In the records below, find the line containing "Share at 0.283" and the line containing "at 12,780 µm²"; please repeat exactly the lines from one to the other, both included, and nothing more.

===== Provided entries

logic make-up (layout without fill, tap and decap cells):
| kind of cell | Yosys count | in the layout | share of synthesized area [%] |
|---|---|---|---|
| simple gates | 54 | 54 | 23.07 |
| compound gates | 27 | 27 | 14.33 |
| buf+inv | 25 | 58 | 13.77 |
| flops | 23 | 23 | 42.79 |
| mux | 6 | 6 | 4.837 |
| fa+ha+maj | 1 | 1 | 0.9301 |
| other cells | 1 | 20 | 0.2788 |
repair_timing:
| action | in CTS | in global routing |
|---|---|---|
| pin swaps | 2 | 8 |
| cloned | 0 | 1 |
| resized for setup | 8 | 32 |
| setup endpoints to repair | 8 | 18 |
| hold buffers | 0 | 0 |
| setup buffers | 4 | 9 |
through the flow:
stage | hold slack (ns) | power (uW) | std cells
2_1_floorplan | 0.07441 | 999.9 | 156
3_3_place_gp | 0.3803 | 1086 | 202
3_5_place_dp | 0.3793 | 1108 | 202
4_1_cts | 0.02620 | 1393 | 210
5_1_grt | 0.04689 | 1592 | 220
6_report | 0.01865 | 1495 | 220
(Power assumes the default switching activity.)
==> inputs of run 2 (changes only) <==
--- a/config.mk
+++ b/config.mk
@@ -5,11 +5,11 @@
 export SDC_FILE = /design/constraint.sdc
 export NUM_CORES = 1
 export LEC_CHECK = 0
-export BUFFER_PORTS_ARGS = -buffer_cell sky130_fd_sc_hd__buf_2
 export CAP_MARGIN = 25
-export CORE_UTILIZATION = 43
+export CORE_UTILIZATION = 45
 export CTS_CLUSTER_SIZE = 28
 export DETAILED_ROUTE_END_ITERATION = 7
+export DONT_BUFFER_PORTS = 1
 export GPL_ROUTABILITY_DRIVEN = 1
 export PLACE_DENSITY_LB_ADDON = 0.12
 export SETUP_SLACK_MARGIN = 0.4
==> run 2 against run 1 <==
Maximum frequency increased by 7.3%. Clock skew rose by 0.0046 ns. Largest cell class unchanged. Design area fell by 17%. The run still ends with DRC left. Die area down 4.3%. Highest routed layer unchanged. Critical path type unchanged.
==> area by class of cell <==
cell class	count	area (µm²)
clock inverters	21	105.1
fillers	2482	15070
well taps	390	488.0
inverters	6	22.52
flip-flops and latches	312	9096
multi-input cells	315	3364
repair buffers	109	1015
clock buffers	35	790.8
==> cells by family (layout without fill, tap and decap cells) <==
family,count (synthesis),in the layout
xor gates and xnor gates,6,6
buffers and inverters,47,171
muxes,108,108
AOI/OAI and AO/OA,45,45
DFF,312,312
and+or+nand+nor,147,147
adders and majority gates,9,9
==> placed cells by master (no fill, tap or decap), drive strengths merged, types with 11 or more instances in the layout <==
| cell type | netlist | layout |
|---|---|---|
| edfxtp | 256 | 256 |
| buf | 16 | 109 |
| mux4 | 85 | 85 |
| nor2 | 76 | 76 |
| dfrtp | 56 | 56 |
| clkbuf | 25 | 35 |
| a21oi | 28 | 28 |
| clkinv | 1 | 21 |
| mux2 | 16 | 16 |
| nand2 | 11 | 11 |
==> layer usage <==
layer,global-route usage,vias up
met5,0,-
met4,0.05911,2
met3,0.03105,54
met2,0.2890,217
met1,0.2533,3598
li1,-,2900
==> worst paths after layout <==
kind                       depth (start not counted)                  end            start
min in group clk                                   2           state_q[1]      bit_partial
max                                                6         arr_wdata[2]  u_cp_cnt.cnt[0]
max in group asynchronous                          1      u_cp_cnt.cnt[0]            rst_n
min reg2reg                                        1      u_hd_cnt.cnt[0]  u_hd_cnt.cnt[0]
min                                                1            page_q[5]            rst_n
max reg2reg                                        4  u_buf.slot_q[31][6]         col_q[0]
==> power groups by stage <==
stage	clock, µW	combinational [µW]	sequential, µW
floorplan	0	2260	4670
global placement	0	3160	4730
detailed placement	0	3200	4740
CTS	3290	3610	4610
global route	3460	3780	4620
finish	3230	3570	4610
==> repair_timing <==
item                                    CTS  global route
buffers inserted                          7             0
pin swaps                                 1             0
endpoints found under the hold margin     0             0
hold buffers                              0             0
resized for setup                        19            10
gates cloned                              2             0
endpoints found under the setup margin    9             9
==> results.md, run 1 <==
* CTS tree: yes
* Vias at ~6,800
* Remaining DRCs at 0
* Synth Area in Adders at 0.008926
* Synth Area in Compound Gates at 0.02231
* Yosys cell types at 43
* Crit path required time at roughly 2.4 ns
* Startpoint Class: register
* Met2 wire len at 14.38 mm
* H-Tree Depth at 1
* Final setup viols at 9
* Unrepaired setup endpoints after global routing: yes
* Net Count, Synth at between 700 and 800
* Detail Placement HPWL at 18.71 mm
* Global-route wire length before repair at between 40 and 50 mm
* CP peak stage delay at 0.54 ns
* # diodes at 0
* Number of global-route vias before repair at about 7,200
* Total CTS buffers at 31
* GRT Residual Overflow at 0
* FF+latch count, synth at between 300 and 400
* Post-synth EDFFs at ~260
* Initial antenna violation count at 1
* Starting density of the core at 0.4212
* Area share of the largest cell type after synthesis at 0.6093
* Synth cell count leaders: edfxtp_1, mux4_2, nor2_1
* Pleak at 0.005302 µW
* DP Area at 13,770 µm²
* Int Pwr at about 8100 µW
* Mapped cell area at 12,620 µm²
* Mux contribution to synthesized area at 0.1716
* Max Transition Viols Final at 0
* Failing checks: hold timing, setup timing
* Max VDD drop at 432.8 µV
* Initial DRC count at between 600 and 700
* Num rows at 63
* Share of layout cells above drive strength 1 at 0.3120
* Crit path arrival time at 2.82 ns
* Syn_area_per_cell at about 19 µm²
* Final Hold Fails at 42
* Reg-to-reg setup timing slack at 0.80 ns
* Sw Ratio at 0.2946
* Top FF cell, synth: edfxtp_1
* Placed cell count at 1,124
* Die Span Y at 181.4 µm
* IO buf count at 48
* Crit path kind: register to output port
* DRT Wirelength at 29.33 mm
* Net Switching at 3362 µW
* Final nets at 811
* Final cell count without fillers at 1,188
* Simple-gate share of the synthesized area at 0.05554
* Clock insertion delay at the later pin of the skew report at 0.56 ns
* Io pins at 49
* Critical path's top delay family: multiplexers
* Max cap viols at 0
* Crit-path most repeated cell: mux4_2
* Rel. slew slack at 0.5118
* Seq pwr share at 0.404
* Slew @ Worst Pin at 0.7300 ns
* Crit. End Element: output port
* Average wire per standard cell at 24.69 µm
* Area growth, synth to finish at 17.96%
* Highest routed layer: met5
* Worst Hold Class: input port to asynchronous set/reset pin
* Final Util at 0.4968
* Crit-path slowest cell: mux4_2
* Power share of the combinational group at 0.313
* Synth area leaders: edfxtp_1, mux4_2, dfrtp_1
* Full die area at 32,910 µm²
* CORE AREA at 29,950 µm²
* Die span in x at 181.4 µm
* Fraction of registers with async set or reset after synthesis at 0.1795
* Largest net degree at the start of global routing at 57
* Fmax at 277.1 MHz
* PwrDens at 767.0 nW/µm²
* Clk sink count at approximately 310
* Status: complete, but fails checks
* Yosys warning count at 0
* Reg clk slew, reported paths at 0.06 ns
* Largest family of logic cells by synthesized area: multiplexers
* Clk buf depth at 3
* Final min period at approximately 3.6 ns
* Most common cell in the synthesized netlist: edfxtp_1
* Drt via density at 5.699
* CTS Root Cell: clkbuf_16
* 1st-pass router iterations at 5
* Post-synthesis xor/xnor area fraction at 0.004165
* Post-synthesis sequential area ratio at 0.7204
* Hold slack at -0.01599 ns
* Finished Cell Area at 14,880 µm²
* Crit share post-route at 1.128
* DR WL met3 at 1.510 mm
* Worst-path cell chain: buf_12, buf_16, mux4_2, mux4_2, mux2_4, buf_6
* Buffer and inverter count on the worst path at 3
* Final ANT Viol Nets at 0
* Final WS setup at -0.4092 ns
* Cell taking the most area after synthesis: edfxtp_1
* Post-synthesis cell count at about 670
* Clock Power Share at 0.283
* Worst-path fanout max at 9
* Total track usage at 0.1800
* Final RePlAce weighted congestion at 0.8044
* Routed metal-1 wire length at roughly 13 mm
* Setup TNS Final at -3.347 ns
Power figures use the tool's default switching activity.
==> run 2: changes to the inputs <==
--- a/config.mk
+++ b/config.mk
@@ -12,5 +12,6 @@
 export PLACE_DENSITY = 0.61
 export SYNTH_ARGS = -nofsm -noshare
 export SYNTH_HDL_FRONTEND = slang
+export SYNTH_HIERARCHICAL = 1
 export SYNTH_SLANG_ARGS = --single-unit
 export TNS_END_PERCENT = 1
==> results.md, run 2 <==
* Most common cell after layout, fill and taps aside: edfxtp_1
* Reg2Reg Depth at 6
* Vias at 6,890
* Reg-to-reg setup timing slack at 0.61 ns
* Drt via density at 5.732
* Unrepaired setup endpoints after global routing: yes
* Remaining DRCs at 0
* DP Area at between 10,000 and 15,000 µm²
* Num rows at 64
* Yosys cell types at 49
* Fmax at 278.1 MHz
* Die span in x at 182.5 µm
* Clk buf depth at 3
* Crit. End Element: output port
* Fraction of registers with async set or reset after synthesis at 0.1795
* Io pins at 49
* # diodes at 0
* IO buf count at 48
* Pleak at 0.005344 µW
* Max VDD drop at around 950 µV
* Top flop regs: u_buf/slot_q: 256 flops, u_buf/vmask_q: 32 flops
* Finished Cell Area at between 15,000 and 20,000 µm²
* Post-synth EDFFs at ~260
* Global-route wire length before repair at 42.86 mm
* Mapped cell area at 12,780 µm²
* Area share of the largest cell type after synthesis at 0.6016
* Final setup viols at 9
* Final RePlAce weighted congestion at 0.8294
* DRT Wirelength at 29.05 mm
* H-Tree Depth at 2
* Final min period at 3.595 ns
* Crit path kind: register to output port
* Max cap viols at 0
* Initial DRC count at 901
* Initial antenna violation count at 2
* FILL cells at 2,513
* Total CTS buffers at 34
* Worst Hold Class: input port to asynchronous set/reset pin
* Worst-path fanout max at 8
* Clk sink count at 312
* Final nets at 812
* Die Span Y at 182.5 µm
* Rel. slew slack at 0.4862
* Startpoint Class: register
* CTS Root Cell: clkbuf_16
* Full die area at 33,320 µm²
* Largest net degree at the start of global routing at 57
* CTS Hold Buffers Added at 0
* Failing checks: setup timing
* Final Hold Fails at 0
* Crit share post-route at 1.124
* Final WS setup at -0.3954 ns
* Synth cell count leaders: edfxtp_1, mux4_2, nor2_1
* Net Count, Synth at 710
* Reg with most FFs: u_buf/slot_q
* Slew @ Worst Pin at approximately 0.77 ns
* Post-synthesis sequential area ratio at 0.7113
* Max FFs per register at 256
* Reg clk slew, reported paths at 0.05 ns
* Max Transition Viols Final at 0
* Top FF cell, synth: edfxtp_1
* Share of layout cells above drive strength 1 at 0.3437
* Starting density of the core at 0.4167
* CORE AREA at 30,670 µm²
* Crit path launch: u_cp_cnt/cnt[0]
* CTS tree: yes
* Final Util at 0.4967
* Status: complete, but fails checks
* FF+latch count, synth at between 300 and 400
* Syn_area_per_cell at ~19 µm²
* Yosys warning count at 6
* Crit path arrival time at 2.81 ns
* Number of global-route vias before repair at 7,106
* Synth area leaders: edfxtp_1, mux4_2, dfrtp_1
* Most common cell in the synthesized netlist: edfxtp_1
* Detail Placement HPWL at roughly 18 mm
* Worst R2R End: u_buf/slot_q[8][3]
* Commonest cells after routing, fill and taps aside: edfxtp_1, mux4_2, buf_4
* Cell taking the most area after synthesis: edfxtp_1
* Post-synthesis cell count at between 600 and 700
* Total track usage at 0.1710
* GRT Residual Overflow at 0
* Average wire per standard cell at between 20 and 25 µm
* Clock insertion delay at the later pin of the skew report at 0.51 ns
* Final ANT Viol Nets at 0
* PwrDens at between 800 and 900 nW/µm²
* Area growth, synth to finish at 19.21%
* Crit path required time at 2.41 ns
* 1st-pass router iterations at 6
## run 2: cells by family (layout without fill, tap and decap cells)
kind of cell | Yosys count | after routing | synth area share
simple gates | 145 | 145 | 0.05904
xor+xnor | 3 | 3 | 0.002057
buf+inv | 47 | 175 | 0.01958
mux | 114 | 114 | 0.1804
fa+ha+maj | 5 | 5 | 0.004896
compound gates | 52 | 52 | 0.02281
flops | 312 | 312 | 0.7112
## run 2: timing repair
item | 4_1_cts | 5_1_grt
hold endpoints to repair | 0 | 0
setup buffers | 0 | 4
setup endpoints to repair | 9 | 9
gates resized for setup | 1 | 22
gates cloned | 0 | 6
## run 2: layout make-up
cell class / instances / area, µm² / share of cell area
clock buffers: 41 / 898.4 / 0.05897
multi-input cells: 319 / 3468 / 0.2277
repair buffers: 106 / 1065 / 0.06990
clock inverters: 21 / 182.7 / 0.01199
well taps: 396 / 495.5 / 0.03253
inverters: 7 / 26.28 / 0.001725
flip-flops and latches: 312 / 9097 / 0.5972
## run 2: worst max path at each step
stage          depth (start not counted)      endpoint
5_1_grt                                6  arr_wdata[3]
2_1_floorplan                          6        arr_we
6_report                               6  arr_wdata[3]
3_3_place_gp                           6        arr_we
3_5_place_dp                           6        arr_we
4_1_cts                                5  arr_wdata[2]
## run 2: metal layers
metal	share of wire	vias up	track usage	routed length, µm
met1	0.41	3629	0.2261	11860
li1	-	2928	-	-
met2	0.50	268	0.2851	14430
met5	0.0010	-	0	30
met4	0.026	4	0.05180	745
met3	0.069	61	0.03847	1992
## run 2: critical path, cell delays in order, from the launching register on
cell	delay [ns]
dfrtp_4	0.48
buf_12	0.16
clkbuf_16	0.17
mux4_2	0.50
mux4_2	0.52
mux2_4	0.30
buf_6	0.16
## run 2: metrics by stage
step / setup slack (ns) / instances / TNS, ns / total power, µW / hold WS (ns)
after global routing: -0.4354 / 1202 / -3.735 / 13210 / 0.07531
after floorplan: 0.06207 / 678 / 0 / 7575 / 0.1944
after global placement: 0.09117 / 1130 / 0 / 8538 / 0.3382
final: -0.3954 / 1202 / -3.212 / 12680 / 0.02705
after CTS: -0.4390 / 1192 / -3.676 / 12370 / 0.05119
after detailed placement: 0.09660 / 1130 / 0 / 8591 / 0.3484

==========

# Your response
* Clock Power Share at 0.283
* Worst-path fanout max at 9
* Total track usage at 0.1800
* Final RePlAce weighted congestion at 0.8044
* Routed metal-1 wire length at roughly 13 mm
* Setup TNS Final at -3.347 ns
Power figures use the tool's default switching activity.
==> run 2: changes to the inputs <==
--- a/config.mk
+++ b/config.mk
@@ -12,5 +12,6 @@
 export PLACE_DENSITY = 0.61
 export SYNTH_ARGS = -nofsm -noshare
 export SYNTH_HDL_FRONTEND = slang
+export SYNTH_HIERARCHICAL = 1
 export SYNTH_SLANG_ARGS = --single-unit
 export TNS_END_PERCENT = 1
==> results.md, run 2 <==
* Most common cell after layout, fill and taps aside: edfxtp_1
* Reg2Reg Depth at 6
* Vias at 6,890
* Reg-to-reg setup timing slack at 0.61 ns
* Drt via density at 5.732
* Unrepaired setup endpoints after global routing: yes
* Remaining DRCs at 0
* DP Area at between 10,000 and 15,000 µm²
* Num rows at 64
* Yosys cell types at 49
* Fmax at 278.1 MHz
* Die span in x at 182.5 µm
* Clk buf depth at 3
* Crit. End Element: output port
* Fraction of registers with async set or reset after synthesis at 0.1795
* Io pins at 49
* # diodes at 0
* IO buf count at 48
* Pleak at 0.005344 µW
* Max VDD drop at around 950 µV
* Top flop regs: u_buf/slot_q: 256 flops, u_buf/vmask_q: 32 flops
* Finished Cell Area at between 15,000 and 20,000 µm²
* Post-synth EDFFs at ~260
* Global-route wire length before repair at 42.86 mm
* Mapped cell area at 12,780 µm²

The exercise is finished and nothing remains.